__Action item__: Lines holding the word "results" are the ones to copy from the data below.

##### Available data #####

[src/rtl/seq_divider_n.sv]
// seq_divider_n: multi-cycle restoring divider for unsigned operands.
// One quotient bit is resolved per clock, giving WIDTH CALC cycles per
// nonzero-divisor operation. A divide-by-zero skips CALC entirely and
// reports error=1 with zero quotient and remainder.
//
// Ports:
//   clk        rising-edge clock
//   rst        synchronous reset, active-high
//   start      request; only sampled while IDLE
//   dividend   unsigned A, captured on accepted start
//   divisor    unsigned B, captured on accepted start
//   busy       high during every CALC cycle
//   done       one-cycle pulse in FIN when results become valid
//   quotient   floor(A/B), registered, held until the next FIN
//   remainder  A mod B, registered, held until the next FIN
//   error      last completed operation had a zero divisor
module seq_divider_n #(
   parameter int WIDTH = 4
) (
   input  logic             clk,
   input  logic             rst,
   input  logic             start,
   input  logic [WIDTH-1:0] dividend,
   input  logic [WIDTH-1:0] divisor,
   output logic             busy,
   output logic             done,
   output logic [WIDTH-1:0] quotient,
   output logic [WIDTH-1:0] remainder,
   output logic             error
);

   localparam int CW = $clog2(WIDTH + 1);

   typedef enum logic [1:0] {IDLE, CALC, FIN} state_t;

   state_t           state_q, state_d;
   logic [WIDTH-1:0] q_q, q_d;      // dividend shifting out / quotient shifting in
   logic [WIDTH-1:0] b_q, b_d;      // latched divisor
   logic [WIDTH:0]   r_q, r_d;      // partial remainder, one extra bit so the compare never wraps
   logic [CW-1:0]    cnt_q, cnt_d;
   logic             busy_q, busy_d;
   logic             done_q, done_d;
   logic [WIDTH-1:0] quot_q, quot_d;
   logic [WIDTH-1:0] rem_q, rem_d;
   logic             err_q, err_d;

   logic [WIDTH:0]   r_sh;
   logic [WIDTH:0]   r_sub;
   logic             ge;
   logic [CW-1:0]    cnt_dec;

   always_comb begin
      r_sh    = {r_q[WIDTH-1:0], q_q[WIDTH-1]};
      r_sub   = r_sh - {1'b0, b_q};
      ge      = (r_sh >= {1'b0, b_q});
      cnt_dec = cnt_q - 1'b1;

      state_d = state_q;
      q_d     = q_q;
      b_d     = b_q;
      r_d     = r_q;
      cnt_d   = cnt_q;
      busy_d  = 1'b0;
      done_d  = 1'b0;
      quot_d  = quot_q;
      rem_d   = rem_q;
      err_d   = err_q;

      case (state_q)
         IDLE: begin
            if (start) begin
               if (divisor != '0) begin
                  q_d     = dividend;
                  b_d     = divisor;
                  r_d     = '0;
                  cnt_d   = CW'(WIDTH);
                  busy_d  = 1'b1;
                  state_d = CALC;
               end else begin
                  // Zero divisor: results are known immediately.
                  quot_d  = '0;
                  rem_d   = '0;
                  err_d   = 1'b1;
                  done_d  = 1'b1;
                  state_d = FIN;
               end
            end
         end
         CALC: begin
            r_d   = ge ? r_sub : r_sh;
            q_d   = {q_q[WIDTH-2:0], ge};
            cnt_d = cnt_dec;
            if (cnt_dec == '0) begin
               // Publish on the final iteration so outputs never see partial values.
               quot_d  = {q_q[WIDTH-2:0], ge};
               rem_d   = r_d[WIDTH-1:0];
               err_d   = 1'b0;
               done_d  = 1'b1;
               state_d = FIN;
            end else begin
               busy_d = 1'b1;
            end
         end
         FIN:     state_d = IDLE;
         default: state_d = IDLE;
      endcase
   end

   always_ff @(posedge clk) begin
      if (rst) begin
         state_q <= IDLE;
         q_q     <= '0;
         b_q     <= '0;
         r_q     <= '0;
         cnt_q   <= '0;
         busy_q  <= 1'b0;
         done_q  <= 1'b0;
         quot_q  <= '0;
         rem_q   <= '0;
         err_q   <= 1'b0;
      end else begin
         state_q <= state_d;
         q_q     <= q_d;
         b_q     <= b_d;
         r_q     <= r_d;
         cnt_q   <= cnt_d;
         busy_q  <= busy_d;
         done_q  <= done_d;
         quot_q  <= quot_d;
         rem_q   <= rem_d;
         err_q   <= err_d;
      end
   end

   assign busy      = busy_q;
   assign done      = done_q;
   assign quotient  = quot_q;
   assign remainder = rem_q;
   assign error     = err_q;

endmodule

#####

__Completed task__:
//   done       one-cycle pulse in FIN when results become valid
                  // Zero divisor: results are known immediately.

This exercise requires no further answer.